Maximal antichains of subsets I: The shadow spectrum

Extending a classical theorem of Sperner, we investigate the question for which positive integers $m$ there exists a maximal antichain of size $m$ in the Boolean lattice $B_n$, that is, the power set of $[n]:=\{1,2,\dots,n\}$, ordered by inclusion. We characterize all such integers $m$ in the range $\binom{n}{\lceil n/2\rceil}-\lceil n/2\rceil^2\leq m\leq\binom{n}{\lceil n/2\rceil}$. As an important ingredient in the proof, we initiate the study of an extension of the Kruskal-Katona theorem which is of independent interest.
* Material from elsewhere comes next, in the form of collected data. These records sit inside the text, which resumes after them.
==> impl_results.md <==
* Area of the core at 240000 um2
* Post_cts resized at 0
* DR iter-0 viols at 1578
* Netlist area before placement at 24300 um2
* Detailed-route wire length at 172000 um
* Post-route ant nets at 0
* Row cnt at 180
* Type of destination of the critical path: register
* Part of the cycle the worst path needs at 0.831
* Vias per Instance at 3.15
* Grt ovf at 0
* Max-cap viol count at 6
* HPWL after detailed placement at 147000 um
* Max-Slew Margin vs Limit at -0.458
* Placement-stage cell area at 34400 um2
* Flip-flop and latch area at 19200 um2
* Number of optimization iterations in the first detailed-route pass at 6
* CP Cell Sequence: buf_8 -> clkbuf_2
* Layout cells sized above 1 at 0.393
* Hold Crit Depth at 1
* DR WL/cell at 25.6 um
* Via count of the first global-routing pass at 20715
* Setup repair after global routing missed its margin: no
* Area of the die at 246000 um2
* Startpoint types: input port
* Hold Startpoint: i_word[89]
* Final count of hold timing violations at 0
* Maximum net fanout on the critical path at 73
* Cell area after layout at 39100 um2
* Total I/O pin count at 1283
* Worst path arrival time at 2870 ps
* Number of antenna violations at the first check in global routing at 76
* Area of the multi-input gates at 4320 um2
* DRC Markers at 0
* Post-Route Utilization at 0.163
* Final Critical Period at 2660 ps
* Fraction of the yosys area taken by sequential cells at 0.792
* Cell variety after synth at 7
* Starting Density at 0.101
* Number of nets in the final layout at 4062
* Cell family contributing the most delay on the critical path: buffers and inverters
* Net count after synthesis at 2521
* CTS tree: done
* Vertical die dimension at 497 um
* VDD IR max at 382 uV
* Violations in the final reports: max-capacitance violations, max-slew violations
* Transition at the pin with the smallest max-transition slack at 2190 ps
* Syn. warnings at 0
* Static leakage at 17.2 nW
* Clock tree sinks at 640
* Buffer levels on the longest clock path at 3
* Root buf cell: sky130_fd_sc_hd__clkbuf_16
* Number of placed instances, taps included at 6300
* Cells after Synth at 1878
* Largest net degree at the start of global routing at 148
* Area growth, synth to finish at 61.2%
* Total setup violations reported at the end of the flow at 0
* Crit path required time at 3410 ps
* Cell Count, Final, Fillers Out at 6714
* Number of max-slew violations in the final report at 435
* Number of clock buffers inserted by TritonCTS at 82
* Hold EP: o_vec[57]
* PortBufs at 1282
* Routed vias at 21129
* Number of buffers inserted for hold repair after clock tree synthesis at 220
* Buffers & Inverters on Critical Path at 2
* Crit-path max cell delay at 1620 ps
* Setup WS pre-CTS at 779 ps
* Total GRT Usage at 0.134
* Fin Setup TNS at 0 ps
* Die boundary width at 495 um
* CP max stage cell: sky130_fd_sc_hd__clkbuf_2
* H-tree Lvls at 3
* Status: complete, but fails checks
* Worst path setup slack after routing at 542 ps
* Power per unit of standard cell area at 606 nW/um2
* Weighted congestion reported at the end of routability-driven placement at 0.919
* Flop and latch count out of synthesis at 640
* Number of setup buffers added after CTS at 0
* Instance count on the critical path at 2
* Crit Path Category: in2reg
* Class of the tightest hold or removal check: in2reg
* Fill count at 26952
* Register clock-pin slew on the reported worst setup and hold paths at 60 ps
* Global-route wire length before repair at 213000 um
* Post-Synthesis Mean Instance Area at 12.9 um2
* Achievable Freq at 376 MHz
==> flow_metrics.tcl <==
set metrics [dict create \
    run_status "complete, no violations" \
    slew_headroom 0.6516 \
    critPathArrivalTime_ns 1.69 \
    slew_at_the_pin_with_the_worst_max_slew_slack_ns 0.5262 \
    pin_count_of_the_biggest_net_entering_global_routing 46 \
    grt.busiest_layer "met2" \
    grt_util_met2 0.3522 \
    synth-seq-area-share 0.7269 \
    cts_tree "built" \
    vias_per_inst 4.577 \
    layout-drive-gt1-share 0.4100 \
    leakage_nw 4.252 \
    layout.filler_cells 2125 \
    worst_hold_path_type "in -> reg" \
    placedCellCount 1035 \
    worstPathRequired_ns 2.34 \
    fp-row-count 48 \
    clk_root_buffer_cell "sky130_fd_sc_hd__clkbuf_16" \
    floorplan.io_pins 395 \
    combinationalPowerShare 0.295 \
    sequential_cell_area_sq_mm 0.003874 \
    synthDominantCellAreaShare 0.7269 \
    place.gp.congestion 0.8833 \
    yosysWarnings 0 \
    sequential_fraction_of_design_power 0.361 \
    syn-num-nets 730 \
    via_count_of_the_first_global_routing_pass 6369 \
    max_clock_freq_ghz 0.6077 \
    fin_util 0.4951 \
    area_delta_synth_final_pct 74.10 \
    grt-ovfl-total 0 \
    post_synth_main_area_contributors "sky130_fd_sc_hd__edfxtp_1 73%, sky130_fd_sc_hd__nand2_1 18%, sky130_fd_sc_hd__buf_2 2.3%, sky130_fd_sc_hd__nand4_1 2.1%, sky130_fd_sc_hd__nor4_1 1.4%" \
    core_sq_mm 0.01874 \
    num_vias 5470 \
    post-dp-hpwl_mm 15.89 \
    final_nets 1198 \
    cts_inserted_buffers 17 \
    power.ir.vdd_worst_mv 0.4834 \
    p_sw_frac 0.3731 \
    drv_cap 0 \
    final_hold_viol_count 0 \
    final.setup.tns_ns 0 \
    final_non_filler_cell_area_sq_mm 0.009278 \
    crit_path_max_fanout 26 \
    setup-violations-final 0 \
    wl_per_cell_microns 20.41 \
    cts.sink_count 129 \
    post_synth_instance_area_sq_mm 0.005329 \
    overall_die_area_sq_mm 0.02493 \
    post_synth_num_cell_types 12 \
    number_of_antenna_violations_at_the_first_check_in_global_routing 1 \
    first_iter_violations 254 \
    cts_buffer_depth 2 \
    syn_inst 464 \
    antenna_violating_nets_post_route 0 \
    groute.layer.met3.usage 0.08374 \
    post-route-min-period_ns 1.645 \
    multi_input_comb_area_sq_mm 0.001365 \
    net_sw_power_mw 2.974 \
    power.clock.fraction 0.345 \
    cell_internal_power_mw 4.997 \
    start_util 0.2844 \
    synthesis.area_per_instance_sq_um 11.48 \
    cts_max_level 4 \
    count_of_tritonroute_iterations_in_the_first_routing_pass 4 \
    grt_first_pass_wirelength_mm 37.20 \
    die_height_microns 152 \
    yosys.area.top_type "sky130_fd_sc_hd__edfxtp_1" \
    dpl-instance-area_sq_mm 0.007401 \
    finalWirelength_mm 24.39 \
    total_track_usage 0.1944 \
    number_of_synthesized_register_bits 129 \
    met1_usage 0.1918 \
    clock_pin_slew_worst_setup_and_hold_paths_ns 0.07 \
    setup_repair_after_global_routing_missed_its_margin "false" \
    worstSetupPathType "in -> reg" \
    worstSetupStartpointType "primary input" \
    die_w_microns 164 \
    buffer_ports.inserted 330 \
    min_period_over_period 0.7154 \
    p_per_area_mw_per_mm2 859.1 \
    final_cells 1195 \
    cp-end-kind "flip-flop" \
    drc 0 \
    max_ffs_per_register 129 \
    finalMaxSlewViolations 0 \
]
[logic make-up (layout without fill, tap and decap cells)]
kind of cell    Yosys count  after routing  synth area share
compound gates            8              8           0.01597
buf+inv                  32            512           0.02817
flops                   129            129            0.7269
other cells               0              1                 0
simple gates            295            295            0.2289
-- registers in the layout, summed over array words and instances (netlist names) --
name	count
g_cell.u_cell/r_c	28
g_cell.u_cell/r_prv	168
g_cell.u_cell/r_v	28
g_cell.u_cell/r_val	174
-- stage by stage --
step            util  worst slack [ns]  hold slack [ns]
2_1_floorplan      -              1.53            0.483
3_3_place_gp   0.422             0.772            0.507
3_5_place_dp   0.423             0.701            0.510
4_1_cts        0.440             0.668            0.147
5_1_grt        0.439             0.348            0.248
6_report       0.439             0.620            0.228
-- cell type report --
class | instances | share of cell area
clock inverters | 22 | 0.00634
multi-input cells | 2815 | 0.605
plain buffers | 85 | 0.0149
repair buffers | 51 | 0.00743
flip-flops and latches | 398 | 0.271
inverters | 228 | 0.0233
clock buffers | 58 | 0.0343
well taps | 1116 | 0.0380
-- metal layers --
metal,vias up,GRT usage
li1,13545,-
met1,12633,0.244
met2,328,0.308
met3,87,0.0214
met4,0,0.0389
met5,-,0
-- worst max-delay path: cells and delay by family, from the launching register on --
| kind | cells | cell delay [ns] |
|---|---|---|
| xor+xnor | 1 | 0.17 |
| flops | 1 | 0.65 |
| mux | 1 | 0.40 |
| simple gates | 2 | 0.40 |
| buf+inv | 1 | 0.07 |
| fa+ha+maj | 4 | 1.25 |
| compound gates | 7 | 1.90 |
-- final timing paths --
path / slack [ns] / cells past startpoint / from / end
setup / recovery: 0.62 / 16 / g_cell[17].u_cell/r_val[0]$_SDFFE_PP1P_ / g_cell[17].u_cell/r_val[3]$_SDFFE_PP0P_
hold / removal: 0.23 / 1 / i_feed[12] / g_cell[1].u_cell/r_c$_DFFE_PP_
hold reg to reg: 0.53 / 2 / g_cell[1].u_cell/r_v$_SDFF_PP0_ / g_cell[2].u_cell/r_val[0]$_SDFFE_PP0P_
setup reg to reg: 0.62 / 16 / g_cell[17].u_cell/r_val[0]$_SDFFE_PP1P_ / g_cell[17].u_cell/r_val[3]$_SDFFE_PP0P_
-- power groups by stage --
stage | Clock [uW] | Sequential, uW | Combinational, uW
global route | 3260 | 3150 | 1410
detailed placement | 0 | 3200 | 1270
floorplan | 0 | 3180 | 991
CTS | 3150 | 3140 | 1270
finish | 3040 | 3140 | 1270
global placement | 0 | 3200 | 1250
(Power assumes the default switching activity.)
`src/rtl/core/projection_run_segmenter_core_assert.svh`:
```
// ----------------------------------------------------------------------------
// Projection run segmenter assertion macros
// Shared concurrent assertion forms used by the segmenter core.
// ----------------------------------------------------------------------------
`ifndef PROJECTION_RUN_SEGMENTER_CORE_ASSERT_SVH
`define PROJECTION_RUN_SEGMENTER_CORE_ASSERT_SVH

// The consequent must hold in the same cycle as the antecedent.
`define PRS_ASSERT_SAME(label, clk, rst, ante, cons, msg) \
   label: assert property (@(posedge clk) disable iff (rst) (ante) |-> (cons)) \
      else $error(msg);

// The consequent must hold in the cycle after the antecedent.
`define PRS_ASSERT_NEXT(label, clk, rst, ante, cons, msg) \
   label: assert property (@(posedge clk) disable iff (rst) (ante) |=> (cons)) \
      else $error(msg);

`endif

```
`src/rtl/core/prs_pkg.sv`:
```
// ----------------------------------------------------------------------------
// Projection run segmenter package
// Result types, register indexes and fixed constants shared by the core.
// ----------------------------------------------------------------------------
package prs_pkg;

   localparam int SEG_START_W  = 12;
   localparam int SEG_LENGTH_W = 13;
   localparam int INK_SUM_W    = 24;
   localparam int MIN_GAP_W    = 13;
   localparam int CSR_INDEX_W  = 8;
   localparam int CSR_DATA_W   = 24;
   localparam int RSP_DATA_W   = 32;

   localparam logic [INK_SUM_W-1:0] INK_THRESHOLD_RESET = 24'd3690;
   localparam logic [MIN_GAP_W-1:0] MIN_GAP_RESET       = 13'd10;

   // Output queue geometry.
   localparam int QUEUE_DEPTH   = 4;
   localparam int QUEUE_PTR_W   = $clog2(QUEUE_DEPTH);
   localparam int QUEUE_LEVEL_W = $clog2(QUEUE_DEPTH + 1);

   typedef enum logic [CSR_INDEX_W-1:0] {
      CSR_INK_THRESHOLD = 8'd0,
      CSR_MIN_GAP       = 8'd1
   } csr_index_type;

   typedef logic [SEG_START_W-1:0]  seg_start_type;
   typedef logic [SEG_LENGTH_W-1:0] seg_length_type;

   typedef struct packed {
      seg_start_type  seg_start;
      seg_length_type seg_length;
      logic           seg_valid;
      logic           last_result;
   } result_type;

   // Up to two results produced by one column.
   typedef struct packed {
      logic [1:0] count;
      result_type first;
      result_type second;
   } emit_type;

endpackage

```
`src/rtl/core/prs_tracker.sv`:
```
// ----------------------------------------------------------------------------
// Projection run segmenter tracker
// Run and pending-segment state, updated once per accepted column.
// ----------------------------------------------------------------------------
module prs_tracker #(
   parameter int MAX_COLUMNS = 4096
) (
   input  logic                                clock,
   input  logic                                reset,
   input  logic                                item_valid,
   input  logic [prs_pkg::INK_SUM_W-1:0]       column_ink_sum,
   input  logic                                final_column,
   input  logic [prs_pkg::INK_SUM_W-1:0]       ink_threshold,
   input  logic [prs_pkg::MIN_GAP_W-1:0]       min_gap,
   output prs_pkg::emit_type                   emit
);

   localparam int IDX_W = $clog2(MAX_COLUMNS);
   localparam int LEN_W = $clog2(MAX_COLUMNS + 1);
   localparam int END_W = LEN_W + 1;
   localparam int CMP_W = ((END_W > prs_pkg::MIN_GAP_W) ? END_W : prs_pkg::MIN_GAP_W) + 1;

   logic [IDX_W-1:0] column_index_ff, column_index_in;
   logic             in_run_ff, in_run_in;
   logic [IDX_W-1:0] run_start_ff, run_start_in;
   logic [LEN_W-1:0] run_length_ff, run_length_in;
   logic             pending_valid_ff, pending_valid_in;
   logic [IDX_W-1:0] pending_start_ff, pending_start_in;
   logic [LEN_W-1:0] pending_length_ff, pending_length_in;

   always_comb begin
      logic                  ink;
      logic                  do_close;
      logic                  merge;
      logic [END_W-1:0]      pend_end;
      logic [END_W-1:0]      run_end;
      logic [END_W-1:0]      span_end;
      logic [END_W-1:0]      merged_len;
      logic [1:0]            n;
      prs_pkg::result_type   res;

      ink = column_ink_sum > ink_threshold;
      in_run_in         = in_run_ff;
      run_start_in      = run_start_ff;
      run_length_in     = run_length_ff;
      pending_valid_in  = pending_valid_ff;
      pending_start_in  = pending_start_ff;
      pending_length_in = pending_length_ff;
      emit = '0;
      res  = '0;
      n = 2'd0;

      if (ink) begin
         if (!in_run_ff) begin
            in_run_in     = 1'b1;
            run_start_in  = column_index_ff;
            run_length_in = LEN_W'(1);
         end else if (run_length_ff < LEN_W'(MAX_COLUMNS)) begin
            run_length_in = run_length_ff + LEN_W'(1);
         end
      end

      // At most one run closes per column: either ink stops, or the image ends inside a run.
      do_close = (!ink && in_run_ff) || (final_column && ink);

      pend_end = END_W'(pending_start_ff) + END_W'(pending_length_ff);
      run_end  = END_W'(run_start_in) + END_W'(run_length_in);
      // A gap below min_gap merges; an overlapping run counts as a negative gap.
      merge = pending_valid_ff &&
              ((CMP_W'(pend_end) + CMP_W'(min_gap)) > CMP_W'(run_start_in));
      span_end   = (run_end > pend_end) ? run_end : pend_end;
      merged_len = span_end - END_W'(pending_start_ff);
      if (merged_len > END_W'(MAX_COLUMNS)) begin
         merged_len = END_W'(MAX_COLUMNS);
      end

      if (do_close) begin
         in_run_in = 1'b0;
         if (merge) begin
            pending_length_in = LEN_W'(merged_len);
         end else begin
            if (pending_valid_ff) begin
               emit.first.seg_start   = prs_pkg::seg_start_type'(pending_start_ff);
               emit.first.seg_length  = prs_pkg::seg_length_type'(pending_length_ff);
               emit.first.seg_valid   = 1'b1;
               emit.first.last_result = 1'b0;
               n = 2'd1;
            end
            pending_valid_in  = 1'b1;
            pending_start_in  = run_start_in;
            pending_length_in = run_length_in;
         end
      end

      column_index_in = column_index_ff;
      if (final_column) begin
         res.seg_start   = pending_valid_in ?
                           prs_pkg::seg_start_type'(pending_start_in) : '0;
         res.seg_length  = pending_valid_in ?
                           prs_pkg::seg_length_type'(pending_length_in) : '0;
         res.seg_valid   = pending_valid_in;
         res.last_result = 1'b1;
         if (n == 2'd0) begin
            emit.first = res;
         end else begin
            emit.second = res;
         end
         n = n + 2'd1;
         column_index_in   = '0;
         in_run_in         = 1'b0;
         run_start_in      = '0;
         run_length_in     = '0;
         pending_valid_in  = 1'b0;
         pending_start_in  = '0;
         pending_length_in = '0;
      end else if (column_index_ff != IDX_W'(MAX_COLUMNS - 1)) begin
         column_index_in = column_index_ff + IDX_W'(1);
      end

      emit.count = item_valid ? n : 2'd0;
   end

   always_ff @(posedge clock) begin
      if (reset) begin
         column_index_ff   <= '0;
         in_run_ff         <= 1'b0;
         run_start_ff      <= '0;
         run_length_ff     <= '0;
         pending_valid_ff  <= 1'b0;
         pending_start_ff  <= '0;
         pending_length_ff <= '0;
      end else if (item_valid) begin
         column_index_ff   <= column_index_in;
         in_run_ff         <= in_run_in;
         run_start_ff      <= run_start_in;
         run_length_ff     <= run_length_in;
         pending_valid_ff  <= pending_valid_in;
         pending_start_ff  <= pending_start_in;
         pending_length_ff <= pending_length_in;
      end
   end

endmodule

```
`src/rtl/core/prs_queue.sv`:
```
// ----------------------------------------------------------------------------
// Projection run segmenter result queue
// Small register queue taking up to two results per cycle, one out per cycle when popped.
// ----------------------------------------------------------------------------
module prs_queue (
   input  logic                                 clock,
   input  logic                                 reset,
   input  prs_pkg::emit_type                    emit,
   input  logic                                 pop,
   output prs_pkg::result_type                  head,
   output logic                                 not_empty,
   output logic [prs_pkg::QUEUE_LEVEL_W-1:0]    level
);

   prs_pkg::result_type                 entry_ff [prs_pkg::QUEUE_DEPTH];
   logic [prs_pkg::QUEUE_PTR_W-1:0]     wr_ptr_ff, wr_ptr_in;
   logic [prs_pkg::QUEUE_PTR_W-1:0]     rd_ptr_ff, rd_ptr_in;
   logic [prs_pkg::QUEUE_LEVEL_W-1:0]   level_ff, level_in;
   logic                                do_pop;

   assign not_empty = (level_ff != '0);
   assign head      = entry_ff[rd_ptr_ff];
   assign level     = level_ff;
   assign do_pop    = pop && not_empty;

   always_comb begin
      wr_ptr_in = wr_ptr_ff + prs_pkg::QUEUE_PTR_W'(emit.count);
      rd_ptr_in = rd_ptr_ff + prs_pkg::QUEUE_PTR_W'(do_pop);
      level_in  = level_ff + prs_pkg::QUEUE_LEVEL_W'(emit.count)
                  - prs_pkg::QUEUE_LEVEL_W'(do_pop);
   end

   always_ff @(posedge clock) begin
      if (reset) begin
         wr_ptr_ff <= '0;
         rd_ptr_ff <= '0;
         level_ff  <= '0;
      end else begin
         wr_ptr_ff <= wr_ptr_in;
         rd_ptr_ff <= rd_ptr_in;
         level_ff  <= level_in;
      end
   end

   always_ff @(posedge clock) begin
      if (emit.count != 2'd0) begin
         entry_ff[wr_ptr_ff] <= emit.first;
      end
      if (emit.count == 2'd2) begin
         entry_ff[wr_ptr_ff + prs_pkg::QUEUE_PTR_W'(1)] <= emit.second;
      end
   end

endmodule

```
`src/rtl/core/projection_run_segmenter_core.sv`:
```
// ----------------------------------------------------------------------------
// Projection run segmenter core
// Finds ink runs in a column profile, merges close runs and emits segments.
// ----------------------------------------------------------------------------
// Usage: one column ink sum enters per req_ transfer, in column order, with
// req_tlast marking the final column of an image. A column is ink when its
// sum is above ink_threshold; runs closer than min_gap are merged into one
// segment. Each segment leaves as one rsp_ transfer (start and length in
// rsp_tdata, rsp_tuser set for a real segment). The final column always
// yields a transfer with rsp_tlast set, which carries the last segment or,
// when the image had no ink, rsp_tuser clear and zero data.
// Results of a column enter the registered result queue with its transfer.
// Throughput: one column per cycle while req_tready is high; only the final
// column can make two results, so the four-entry result queue is what limits
// the rate, and req_tready drops only when fewer than two queue entries are free.
// Reset: the registers return to ink_threshold 3690 and min_gap 10, the
// image state clears and the queue empties. A stalled receiver fills the
// queue, after which req_tready is held low; no result is lost or dropped.
// Configuration (csr_) is always ready and is to be written only while idle.
// ----------------------------------------------------------------------------
`include "projection_run_segmenter_core_assert.svh"

module projection_run_segmenter_core #(
   parameter int MAX_COLUMNS = 4096
) (
   input  logic                                  clock,
   input  logic                                  reset,
   // Column input channel.
   input  logic                                  req_tvalid,
   output logic                                  req_tready,
   input  logic [prs_pkg::INK_SUM_W-1:0]         req_tdata,   // [23:0] column_ink_sum
   input  logic                                  req_tlast,   // final_column
   // Segment result channel.
   output logic                                  rsp_tvalid,
   input  logic                                  rsp_tready,
   output logic [prs_pkg::RSP_DATA_W-1:0]        rsp_tdata,   // [11:0] seg_start,
                                                              // [24:12] seg_length,
                                                              // [31:25] zero
   output logic                                  rsp_tuser,   // seg_valid
   output logic                                  rsp_tlast,   // last_result
   // Configuration write channel.
   input  logic                                  csr_valid,
   output logic                                  csr_ready,
   input  logic [prs_pkg::CSR_INDEX_W-1:0]       csr_index,
   input  logic [prs_pkg::CSR_DATA_W-1:0]        csr_wdata
);

   logic [prs_pkg::INK_SUM_W-1:0]     ink_threshold_ff;
   logic [prs_pkg::MIN_GAP_W-1:0]     min_gap_ff;
   logic                              req_xfer;
   logic                              rsp_xfer;
   prs_pkg::emit_type                 emit;
   prs_pkg::result_type               head;
   logic                              queue_not_empty;
   logic [prs_pkg::QUEUE_LEVEL_W-1:0] queue_level;

   // Configuration registers; indexes beyond the list are accepted and ignored.
   assign csr_ready = 1'b1;

   always_ff @(posedge clock) begin
      if (reset) begin
         ink_threshold_ff <= prs_pkg::INK_THRESHOLD_RESET;
         min_gap_ff       <= prs_pkg::MIN_GAP_RESET;
      end else if (csr_valid && csr_ready) begin
         unique case (csr_index)
            prs_pkg::CSR_INK_THRESHOLD: ink_threshold_ff <= csr_wdata;
            prs_pkg::CSR_MIN_GAP:       min_gap_ff <= csr_wdata[prs_pkg::MIN_GAP_W-1:0];
            default: ;
         endcase
      end
   end

   // A column is taken only when the queue can hold both results it may make.
   assign req_tready = (queue_level <= prs_pkg::QUEUE_LEVEL_W'(prs_pkg::QUEUE_DEPTH - 2));
   assign req_xfer   = req_tvalid && req_tready;
   assign rsp_xfer   = rsp_tvalid && rsp_tready;

   prs_tracker #(
      .MAX_COLUMNS (MAX_COLUMNS)
   ) u_tracker (
      .clock          (clock),
      .reset          (reset),
      .item_valid     (req_xfer),
      .column_ink_sum (req_tdata),
      .final_column   (req_tlast),
      .ink_threshold  (ink_threshold_ff),
      .min_gap        (min_gap_ff),
      .emit           (emit)
   );

   prs_queue u_queue (
      .clock     (clock),
      .reset     (reset),
      .emit      (emit),
      .pop       (rsp_xfer),
      .head      (head),
      .not_empty (queue_not_empty),
      .level     (queue_level)
   );

   assign rsp_tvalid = queue_not_empty;
   assign rsp_tdata  = prs_pkg::RSP_DATA_W'({head.seg_length, head.seg_start});
   assign rsp_tuser  = head.seg_valid;
   assign rsp_tlast  = head.last_result;

   // The queue never holds more entries than it has.
   `PRS_ASSERT_SAME(a_queue_bound, clock, reset, 1'b1,
      queue_level <= prs_pkg::QUEUE_LEVEL_W'(prs_pkg::QUEUE_DEPTH),
      "result queue overflow")

   // Only the final column may produce two results.
   `PRS_ASSERT_SAME(a_two_only_on_final, clock, reset, req_xfer && !req_tlast,
      emit.count != 2'd2, "two results from a non-final column")

   // A final column always leaves a result waiting on the next cycle.
   `PRS_ASSERT_NEXT(a_final_has_result, clock, reset, req_xfer && req_tlast,
      rsp_tvalid, "final column produced no result")

   // A result without a segment carries zero start and length and closes the image.
   `PRS_ASSERT_SAME(a_empty_result_form, clock, reset, rsp_tvalid && !rsp_tuser,
      (rsp_tdata == '0) && rsp_tlast, "malformed empty result")

endmodule

```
For given positive integers $t$ and $k$, we ask which integers $s$ have the property that there exists a family $\mathcal F$ of $k$-sets with $\lvert\mathcal F\rvert=t$ such that the shadow of $\mathcal F$ has size $s$, where the shadow of $\mathcal F$ is the collection of $(k-1)$-sets that are contained in at least one member of $\mathcal F$. We provide a complete answer for the case $t\leq k+1$. Moreover, we prove that the largest integer which is not the shadow size of any family of $k$-sets is $\sqrt 2k^{3/2}+\sqrt[4]{8}k^{5/4}+O(k)$.